Georgia-born Demond Wilson started his acting career at the age of four when he appeared in a Broadway production of Green Pastures with William Marshall. Three years later he made his television debut on The Children's Hour. At 12 he was tap dancing on the stage of Harlem's Apollo Theater and later studied acting at the American Community Theater and at Hunter College. Drafted by the Army, he saw service in Vietnam and was wounded, but today declines to discuss his war experiences. His stage work since then includes the national company of The Boys in the Band and Ceremonies in Dark Old Men. He has done television soap operas and Mission : Impossible as well as two movies, Dealing and The Organization.
Wilson is not quick to rattle off his list of credits but nevertheless declares: "I'm proud of all the things I've done." He was between engagements when the Sanford and Son proposal came. As he told Foxx while waiting to get the word on whether the show was to be aired or not: "I'm tired of eating those baloney sandwiches now. Apparently he is not eating baloney sandwiches now. His weight has increased from 149 to 156 pounds. Now, with a slice of his own television show, Wilson says: "For me, its like graduating from school. It's hard knocking around, especially if you think you're talented and not getting the breaks."
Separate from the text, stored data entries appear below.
### config.mk
export PLATFORM = sky130hd
export DESIGN_NAME = gate_sensor_decoder
export DESIGN_NICKNAME = d
export VERILOG_FILES = /design/src/rtl/gate_pkg.sv /design/src/rtl/sensor_filter.sv /design/src/rtl/gate_sensor_decoder.sv
export SDC_FILE = /design/constraint.sdc
export NUM_CORES = 1
export LEC_CHECK = 0
export CAP_MARGIN = 20
export CORE_MARGIN = 1
export CORE_UTILIZATION = 25
export DETAILED_ROUTE_END_ITERATION = 12
export HOLD_SLACK_MARGIN = 0.03
export SYNTH_ARGS = -nofsm -noshare
export SYNTH_HDL_FRONTEND = slang
export SYNTH_SLANG_ARGS = --single-unit
### constraint.sdc
create_clock -name i_clk -period 2.8 [get_ports i_clk]
set_input_delay 0.42 -clock i_clk [delete_from_list [all_inputs] [get_ports i_clk]]
set_output_delay 0.42 -clock i_clk [all_outputs]
set_load 0.01 [all_outputs]
### src/rtl/gate_pkg.sv
// Shared types and defaults for the car-park gate sensor decoder.
// The optional input debounce is enabled by defining GATE_DEBOUNCE_EN.
`timescale 1ns/1ps
package gate_pkg;

   typedef enum logic [3:0] {
      ST_IDLE,
      ST_ENT_A,
      ST_ENT_AB,
      ST_ENT_B,
      ST_EXT_B,
      ST_EXT_BA,
      ST_EXT_A,
      ST_CLEAR,
      ST_FAULT
   } gate_state_t;

   localparam int DEFAULT_DEBOUNCE_CYCLES = 4;
   localparam int DEFAULT_TIMEOUT_CYCLES  = 1000;

   // Width needed for a dwell counter that must be able to hold the timeout value itself.
   function automatic int dwellWidth(input int timeoutCycles);
      return $clog2(timeoutCycles + 1);
   endfunction

endpackage

### src/rtl/sensor_filter.sv
// One beam input: 2-flop synchronizer followed, when GATE_DEBOUNCE_EN is defined,
// by a consecutive-cycle debounce filter.
`timescale 1ns/1ps
module sensor_filter #(
   parameter int DEBOUNCE_CYCLES = 4
) (
   input  logic i_clk,
   input  logic i_rst_n,
   input  logic i_raw,
   output logic o_level
);

   logic [1:0] r_sync;

   always_ff @(posedge i_clk) begin
      if (!i_rst_n) begin
         r_sync <= '0;
      end else begin
         r_sync <= {r_sync[0], i_raw};
      end
   end

`ifdef GATE_DEBOUNCE_EN
   localparam int CNT_W = $clog2(DEBOUNCE_CYCLES + 1);
   localparam logic [CNT_W-1:0] CNT_LAST = CNT_W'(DEBOUNCE_CYCLES - 1);

   logic [CNT_W-1:0] r_count;
   logic             r_level;
   logic             w_differs;

   assign w_differs = r_sync[1] ^ r_level;

   // Any cycle where the raw level agrees with the accepted one restarts the run.
   always_ff @(posedge i_clk) begin
      if (!i_rst_n) begin
         r_count <= '0;
         r_level <= 1'b0;
      end else if (!w_differs) begin
         r_count <= '0;
      end else if (r_count == CNT_LAST) begin
         r_level <= r_sync[1];
         r_count <= '0;
      end else begin
         r_count <= r_count + 1'b1;
      end
   end

   assign o_level = r_level;
`else
   // Unfiltered build: the debounce depth has no effect on the passthrough.
   if (DEBOUNCE_CYCLES >= 0) begin : g_raw
      assign o_level = r_sync[1];
   end else begin : g_rawAlt
      assign o_level = r_sync[1];
   end
`endif

endmodule

### src/rtl/gate_sensor_decoder.sv
// Gate beam-order FSM: turns filtered outer (A) / inner (B) beam levels into single-cycle
// entry/exit pulses and flags stuck sensors. Debounce enabled by defining GATE_DEBOUNCE_EN.
`timescale 1ns/1ps
module gate_sensor_decoder
   import gate_pkg::*;
#(
   parameter int DEBOUNCE_CYCLES = DEFAULT_DEBOUNCE_CYCLES,
   parameter int TIMEOUT_CYCLES  = DEFAULT_TIMEOUT_CYCLES
) (
   input  logic i_clk,
   input  logic i_rst_n,
   input  logic i_sens_a,
   input  logic i_sens_b,
   output logic o_entry,
   output logic o_exit,
   output logic o_busy,
   output logic o_fault
);

   localparam int DWELL_W = dwellWidth(TIMEOUT_CYCLES);
   localparam logic [DWELL_W-1:0] DWELL_LIMIT = DWELL_W'(TIMEOUT_CYCLES);

   logic               w_a;
   logic               w_b;
   gate_state_t        r_state;
   gate_state_t        w_nextState;
   logic [DWELL_W-1:0] r_dwell;
   logic               w_timeout;
   logic               w_entryNext;
   logic               w_exitNext;
   logic               w_busyNext;
   logic               w_faultNext;

   sensor_filter #(.DEBOUNCE_CYCLES(DEBOUNCE_CYCLES)) u_filterA (
      .i_clk   (i_clk),
      .i_rst_n (i_rst_n),
      .i_raw   (i_sens_a),
      .o_level (w_a)
   );

   sensor_filter #(.DEBOUNCE_CYCLES(DEBOUNCE_CYCLES)) u_filterB (
      .i_clk   (i_clk),
      .i_rst_n (i_rst_n),
      .i_raw   (i_sens_b),
      .o_level (w_b)
   );

   always_ff @(posedge i_clk) begin
      if (!i_rst_n) begin
         r_state <= ST_IDLE;
      end else begin
         r_state <= w_nextState;
      end
   end

   // Dwell restarts on every state change and saturates so a long idle never wraps.
   always_ff @(posedge i_clk) begin
      if (!i_rst_n) begin
         r_dwell <= '0;
      end else if (w_nextState != r_state) begin
         r_dwell <= '0;
      end else if (r_dwell != DWELL_LIMIT) begin
         r_dwell <= r_dwell + 1'b1;
      end
   end

   assign w_timeout = (r_dwell == DWELL_LIMIT) && (r_state != ST_IDLE) && (r_state != ST_FAULT);

   // A stalled crossing goes to FAULT even if the beams happen to move on that same cycle.
   always_comb begin
      w_nextState = r_state;
      if (w_timeout) begin
         w_nextState = ST_FAULT;
      end else begin
         unique case (r_state)
            ST_IDLE: begin
               case ({w_a, w_b})
                  2'b10:   w_nextState = ST_ENT_A;
                  2'b01:   w_nextState = ST_EXT_B;
                  2'b11:   w_nextState = ST_CLEAR;
                  default: w_nextState = ST_IDLE;
               endcase
            end
            ST_ENT_A: begin
               case ({w_a, w_b})
                  2'b11:   w_nextState = ST_ENT_AB;
                  2'b00:   w_nextState = ST_IDLE;
                  2'b01:   w_nextState = ST_CLEAR;
                  default: w_nextState = ST_ENT_A;
               endcase
            end
            ST_ENT_AB: begin
               case ({w_a, w_b})
                  2'b01:   w_nextState = ST_ENT_B;
                  2'b10:   w_nextState = ST_ENT_A;
                  2'b00:   w_nextState = ST_CLEAR;
                  default: w_nextState = ST_ENT_AB;
               endcase
            end
            ST_ENT_B: begin
               case ({w_a, w_b})
                  2'b00:   w_nextState = ST_IDLE;
                  2'b11:   w_nextState = ST_ENT_AB;
                  2'b10:   w_nextState = ST_CLEAR;
                  default: w_nextState = ST_ENT_B;
               endcase
            end
            ST_EXT_B: begin
               case ({w_a, w_b})
                  2'b11:   w_nextState = ST_EXT_BA;
                  2'b00:   w_nextState = ST_IDLE;
                  2'b10:   w_nextState = ST_CLEAR;
                  default: w_nextState = ST_EXT_B;
               endcase
            end
            ST_EXT_BA: begin
               case ({w_a, w_b})
                  2'b10:   w_nextState = ST_EXT_A;
                  2'b01:   w_nextState = ST_EXT_B;
                  2'b00:   w_nextState = ST_CLEAR;
                  default: w_nextState = ST_EXT_BA;
               endcase
            end
            ST_EXT_A: begin
               case ({w_a, w_b})
                  2'b00:   w_nextState = ST_IDLE;
                  2'b11:   w_nextState = ST_EXT_BA;
                  2'b01:   w_nextState = ST_CLEAR;
                  default: w_nextState = ST_EXT_A;
               endcase
            end
            ST_CLEAR, ST_FAULT: begin
               if (!w_a && !w_b) begin
                  w_nextState = ST_IDLE;
               end
            end
            default: w_nextState = ST_IDLE;
         endcase
      end
   end

   // Only the final step of an ordered crossing back to IDLE produces an event.
   always_comb begin
      w_entryNext = (r_state == ST_ENT_B) && (w_nextState == ST_IDLE);
      w_exitNext  = (r_state == ST_EXT_A) && (w_nextState == ST_IDLE);
      w_busyNext  = (w_nextState != ST_IDLE);
      w_faultNext = (w_nextState == ST_FAULT);
   end

   always_ff @(posedge i_clk) begin
      if (!i_rst_n) begin
         o_entry <= 1'b0;
         o_exit  <= 1'b0;
         o_busy  <= 1'b0;
         o_fault <= 1'b0;
      end else begin
         o_entry <= w_entryNext;
         o_exit  <= w_exitNext;
         o_busy  <= w_busyNext;
         o_fault <= w_faultNext;
      end
   end

endmodule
Redd Foxx has had almost all the breaks, good and bad. The bad ones were when he was working the streets of New York with a washboard band as a kid, and later when he was sleeping on rooftops and in doorways and riding in the back of trucks as he tried to find a living in show business. But he has sold over 10 million comedy records, done his vaudeville and night club stints and had spend the last year and a half in a well-paying spot at the International Hotel in Las Vegas. (Success has given Foxx his own weight problem: Unlike Wilson, he is trying to carve his way down to 175 pounds from a high of 202.)
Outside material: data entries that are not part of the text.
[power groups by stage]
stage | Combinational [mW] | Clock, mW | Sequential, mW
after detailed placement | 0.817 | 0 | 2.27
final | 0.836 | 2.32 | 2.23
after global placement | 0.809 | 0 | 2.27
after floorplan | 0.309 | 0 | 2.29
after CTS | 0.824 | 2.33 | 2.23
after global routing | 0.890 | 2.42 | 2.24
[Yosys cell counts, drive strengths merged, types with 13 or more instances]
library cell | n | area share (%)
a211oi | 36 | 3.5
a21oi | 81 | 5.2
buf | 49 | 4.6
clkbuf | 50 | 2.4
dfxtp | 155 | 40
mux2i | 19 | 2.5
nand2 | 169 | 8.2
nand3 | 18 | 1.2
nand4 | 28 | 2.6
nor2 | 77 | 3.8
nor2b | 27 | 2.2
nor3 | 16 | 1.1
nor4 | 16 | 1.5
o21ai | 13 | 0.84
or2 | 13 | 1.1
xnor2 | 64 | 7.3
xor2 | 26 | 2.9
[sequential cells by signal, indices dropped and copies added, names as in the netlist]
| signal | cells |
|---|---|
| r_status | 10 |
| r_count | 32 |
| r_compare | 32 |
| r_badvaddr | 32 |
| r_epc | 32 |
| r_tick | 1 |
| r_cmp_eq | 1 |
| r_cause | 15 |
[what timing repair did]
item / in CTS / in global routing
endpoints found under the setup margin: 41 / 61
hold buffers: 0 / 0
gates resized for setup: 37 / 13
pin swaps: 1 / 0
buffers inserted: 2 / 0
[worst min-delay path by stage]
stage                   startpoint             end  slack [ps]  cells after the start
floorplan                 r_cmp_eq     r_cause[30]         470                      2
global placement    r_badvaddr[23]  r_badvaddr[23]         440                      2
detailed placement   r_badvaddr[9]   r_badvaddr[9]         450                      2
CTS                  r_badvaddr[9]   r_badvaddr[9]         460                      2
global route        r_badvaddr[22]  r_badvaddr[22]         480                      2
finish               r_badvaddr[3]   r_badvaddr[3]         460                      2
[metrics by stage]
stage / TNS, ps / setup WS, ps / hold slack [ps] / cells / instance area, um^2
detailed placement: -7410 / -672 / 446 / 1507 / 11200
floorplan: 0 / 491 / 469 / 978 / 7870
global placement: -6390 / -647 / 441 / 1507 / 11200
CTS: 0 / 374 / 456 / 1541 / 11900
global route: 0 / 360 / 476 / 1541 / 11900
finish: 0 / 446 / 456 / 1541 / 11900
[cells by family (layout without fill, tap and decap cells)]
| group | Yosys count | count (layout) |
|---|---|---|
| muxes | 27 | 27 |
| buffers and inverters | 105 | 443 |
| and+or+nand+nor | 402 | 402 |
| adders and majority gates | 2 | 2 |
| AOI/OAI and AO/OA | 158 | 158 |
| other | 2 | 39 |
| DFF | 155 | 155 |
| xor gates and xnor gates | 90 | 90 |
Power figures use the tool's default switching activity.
[src/rtl/vslc_seg7_scan.sv]
// Two-digit multiplexed seven-segment scanner.
// Cycles DIG0 -> DEAD0 -> DIG1 -> DEAD1 with programmable dwell times.
// New values are double-buffered and take effect only at a frame boundary,
// so a frame never shows a mix of old and new digits.
module vslc_seg7_scan #(
   parameter int DIGIT_CYCLES = 2048,
   parameter int DEAD_CYCLES  = 16
) (
   input  logic       CLK,
   input  logic       rst,
   input  logic [7:0] value,
   input  logic [1:0] dp_in,
   input  logic       load,
   input  logic       blank,
   input  logic       zero_suppress,
   output logic [6:0] seg,
   output logic       dp,
   output logic       en1,
   output logic       en2,
   output logic       frame_done
);

   localparam int MAX_CYC = (DIGIT_CYCLES > DEAD_CYCLES) ? DIGIT_CYCLES : DEAD_CYCLES;
   localparam int CNT_W   = (MAX_CYC > 1) ? $clog2(MAX_CYC) : 1;
   localparam logic [CNT_W-1:0] DIG_LAST  = CNT_W'(DIGIT_CYCLES - 1);
   localparam logic [CNT_W-1:0] DEAD_LAST = CNT_W'(DEAD_CYCLES - 1);

   typedef enum logic [1:0] {DIG0, DEAD0, DIG1, DEAD1} state_e;

   state_e           state_q, state_d;
   logic [CNT_W-1:0] cnt_q, cnt_d;
   logic             lastCycle;
   logic             transfer;

   // Display word layout: {dp1, dp0, nibble1, nibble0}
   logic [9:0]       disp_q, disp_d;
   logic [9:0]       pend_q, pend_d;
   logic             pendValid_q, pendValid_d;

   logic [6:0]       seg_q, seg_d;
   logic             dp_q, dp_d;
   logic             en1_q, en1_d;
   logic             en2_q, en2_d;
   logic             frameDone_q, frameDone_d;
   logic [3:0]       nib;

   function automatic logic [6:0] hexDecode(input logic [3:0] n);
      logic [6:0] s;
      case (n)
         4'h0: s = 7'h3F;
         4'h1: s = 7'h06;
         4'h2: s = 7'h5B;
         4'h3: s = 7'h4F;
         4'h4: s = 7'h66;
         4'h5: s = 7'h6D;
         4'h6: s = 7'h7D;
         4'h7: s = 7'h07;
         4'h8: s = 7'h7F;
         4'h9: s = 7'h6F;
         4'hA: s = 7'h77;
         4'hB: s = 7'h7C;
         4'hC: s = 7'h39;
         4'hD: s = 7'h5E;
         4'hE: s = 7'h79;
         default: s = 7'h71;
      endcase
      return s;
   endfunction

   // State and dwell counter; reset parks in DEAD1 so the first frame starts cleanly
   always_ff @(posedge CLK or posedge rst) begin
      if (rst) begin
         state_q <= DEAD1;
         cnt_q   <= '0;
      end else begin
         state_q <= state_d;
         cnt_q   <= cnt_d;
      end
   end

   // Next state: advance when the dwell for the current state has elapsed
   always_comb begin
      state_d   = state_q;
      cnt_d     = cnt_q + CNT_W'(1);
      lastCycle = (state_q == DIG0 || state_q == DIG1) ? (cnt_q == DIG_LAST)
                                                       : (cnt_q == DEAD_LAST);
      if (lastCycle) begin
         cnt_d = '0;
         case (state_q)
            DIG0:    state_d = DEAD0;
            DEAD0:   state_d = DIG1;
            DIG1:    state_d = DEAD1;
            default: state_d = DIG0;
         endcase
      end
      transfer = (state_q == DEAD1) && lastCycle;
   end

   // Double buffer: loads land in pending, pending moves to display at the frame boundary
   always_comb begin
      disp_d      = disp_q;
      pend_d      = pend_q;
      pendValid_d = pendValid_q;
      if (load) begin
         pend_d = {dp_in, value};
      end
      if (transfer) begin
         if (load) begin
            disp_d = {dp_in, value};
         end else if (pendValid_q) begin
            disp_d = pend_q;
         end
         pendValid_d = 1'b0;
      end else if (load) begin
         pendValid_d = 1'b1;
      end
   end

   // Display and pending buffers
   always_ff @(posedge CLK or posedge rst) begin
      if (rst) begin
         disp_q      <= '0;
         pend_q      <= '0;
         pendValid_q <= 1'b0;
      end else begin
         disp_q      <= disp_d;
         pend_q      <= pend_d;
         pendValid_q <= pendValid_d;
      end
   end

   // Outputs decoded from the upcoming state so the registered pins line up with it
   always_comb begin
      seg_d       = '0;
      dp_d        = 1'b0;
      en1_d       = 1'b0;
      en2_d       = 1'b0;
      nib         = '0;
      frameDone_d = (state_d == DEAD1) && (cnt_d == DEAD_LAST);
      case (state_d)
         DIG0: begin
            nib   = disp_d[3:0];
            en1_d = 1'b1;
            seg_d = hexDecode(nib);
            dp_d  = disp_d[8];
         end
         DIG1: begin
            nib = disp_d[7:4];
            if (!(zero_suppress && nib == 4'h0)) begin
               en2_d = 1'b1;
               seg_d = hexDecode(nib);
               dp_d  = disp_d[9];
            end
         end
         default: ;
      endcase
      if (blank) begin
         seg_d = '0;
         dp_d  = 1'b0;
         en1_d = 1'b0;
         en2_d = 1'b0;
      end
   end

   // Output registers
   always_ff @(posedge CLK or posedge rst) begin
      if (rst) begin
         seg_q       <= '0;
         dp_q        <= 1'b0;
         en1_q       <= 1'b0;
         en2_q       <= 1'b0;
         frameDone_q <= 1'b0;
      end else begin
         seg_q       <= seg_d;
         dp_q        <= dp_d;
         en1_q       <= en1_d;
         en2_q       <= en2_d;
         frameDone_q <= frameDone_d;
      end
   end

   assign seg        = seg_q;
   assign dp         = dp_q;
   assign en1        = en1_q;
   assign en2        = en2_q;
   assign frame_done = frameDone_q;

endmodule
### config.mk
export PLATFORM = sky130hd
export DESIGN_NAME = evt_indicator
export DESIGN_NICKNAME = d
export VERILOG_FILES = /design/src/rtl/evt_pkg.sv /design/src/rtl/evt_blink_ch.sv /design/src/rtl/evt_indicator.sv
export SDC_FILE = /design/constraint.sdc
export NUM_CORES = 1
export LEC_CHECK = 0
export ABC_AREA = 0
export CAP_MARGIN = 20
export CORE_MARGIN = 2
export CORE_UTILIZATION = 50
export CTS_CLUSTER_SIZE = 20
export DETAILED_ROUTE_END_ITERATION = 7
export PLACE_DENSITY_LB_ADDON = 0.12
export SETUP_SLACK_MARGIN = 0.4
export SYNTH_ARGS = -nofsm -noshare
export SYNTH_HDL_FRONTEND = slang
export SYNTH_SLANG_ARGS = --single-unit
### constraint.sdc
create_clock -name clk -period 2.8 [get_ports clk]
set_input_delay 0.28 -clock clk [delete_from_list [all_inputs] [get_ports clk]]
set_output_delay 0.28 -clock clk [all_outputs]
set_load 0.005 [all_outputs]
Despite all the memories of gin mills and multiple-shows-a-day in theaters, Foxx says of the eight-hours-a-day, five-days-a-week filming of Sanford and Son: "I ain't worked eight hours a day in my life. The last time I tried it was at Rose's Dresses in New York. I worked sixteen hours and quit. They still owe me money."
Foxx made the latter comment over a spartan lunch of soup and beef patty in the Hungry Peacock restaurant and NBC's Burbank studios between rehearsals. A few minutes later, he was back to his grind, playing a bed-ridden hospital patient. While the cameras were getting set up, the hard-working Foxx closed his eyes and lay very quiet. After a while, somebody woke him up for his lines.